[Friends] Wonderful Service and Now a Prayer Request

[Rick & Doris]

Folks,

Today, we had a wonderful church experience.  It was cool, the music was
awesome, Jody's sermon was great, and we enjoyed meeting two new families.
Like you, I hope that they will return to worship with us.  You already know
all that, so why am I writing. The purpose of my note is to ask for your
prayers.  Read on. 

One of the families visiting us today was Tim, Terri, and Elise Rochman and
through talking to Tim, I learned of Elise's Tay-Sachs condition.  He even
gave me some cards that I passed on to many of you, but if I missed you, I
have included their story, a website, and a description of the disease.  It
is very sad and I think this family would welcome our prayers.  Who knows,
we have already seen some miracles happen in people's lives on our prayer
list and it would be wonderful to see another.
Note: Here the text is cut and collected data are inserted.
**config.mk**
```make
export PLATFORM = sky130hd
export DESIGN_NAME = fpga_top
export DESIGN_NICKNAME = d
export VERILOG_FILES = /design/src/verilog/fpga_pkg.sv /design/src/verilog/spi_reg_bank.sv /design/src/verilog/spi_mux.sv /design/src/verilog/az_modulator.sv /design/src/verilog/fpga_top.sv
export VERILOG_INCLUDE_DIRS = /design/src /design/src/verilog
export SDC_FILE = /design/constraint.sdc
export NUM_CORES = 1
export LEC_CHECK = 0
export ABC_AREA = 1
export BUFFER_PORTS_ARGS = -buffer_cell sky130_fd_sc_hd__clkbuf_2
export CAP_MARGIN = 10
export CELL_PAD_IN_SITES_DETAIL_PLACEMENT = 1
export CELL_PAD_IN_SITES_GLOBAL_PLACEMENT = 2
export CORE_MARGIN = 5
export CORE_UTILIZATION = 38
export DETAILED_ROUTE_END_ITERATION = 16
export PLACE_DENSITY = 0.8
export SLEW_MARGIN = 5
export SYNTH_ARGS = -nofsm -noshare
export SYNTH_HDL_FRONTEND = slang
export SYNTH_SLANG_ARGS = --single-unit
```
**constraint.sdc**
```tcl
create_clock -name clk -period 3.7 [get_ports clk]
set_clock_uncertainty 0.2 [all_clocks]
set_input_delay 0.37 -clock clk [delete_from_list [all_inputs] [get_ports clk]]
set_output_delay 0.37 -clock clk [all_outputs]
set_load 0.01 [all_outputs]
```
Please visit the website too.  www.caringbridge.org/visit/babyelise.

Rick

REPRINTED FROM THEIR WEBSITE: Elise was born December 1, 2004. An absolutely
perfect baby born after an easy pregnancy. We never imagined we could love
someone as much as we love Elise. The next 6 months were the happiest months
of our lives. Elise was a very happy and content baby - she loved to fly on
airplanes - there was never a flight that she didn't get a compliment on.
Around 7 months Elise still hadn't learned how to sit up, we were concerned,
however, everyone said not to worry about it - babies learn at their own
rate. Elise had a well baby check up at 9 months and the doctors were very
concerned; they gave us referrals to see specialists. That night we
researched cerebral palsy on the internet (that's what the doctor's thought
it might be). We saw a link on the CP website, which showed some
neurological diseases. We clicked the link and
<http://www.ntsad.org/pages/t-sachs.htm> Tay-Sachs disease came up. We were
scared when we read it, because we saw that Elise had all of the symptoms of
this devastating disease. We cried ourselves to sleep, but kept thinking
that our beautiful baby didn't have this disease. Afterall, we aren't Jewish
and it is such a rare disease. It wasn't long after that on Nov 3 that we
received the news that our baby did have Tay-Sachs. We were told our baby
would have 2-4 years to live. After the best year of our lives, this news is
hard to bear. We moved to Scott AFB, IL in January to be near family and a
good children's hospital. Thank you for visiting Elise's site, we
continually pray for a miracle, please do the same. Tim, Kerri and Elise

 

THE CLASSICAL FORM OF TAY-SACHS disease (TSD) is a fatal genetic disorder in
children that causes progressive destruction of the central nervous system.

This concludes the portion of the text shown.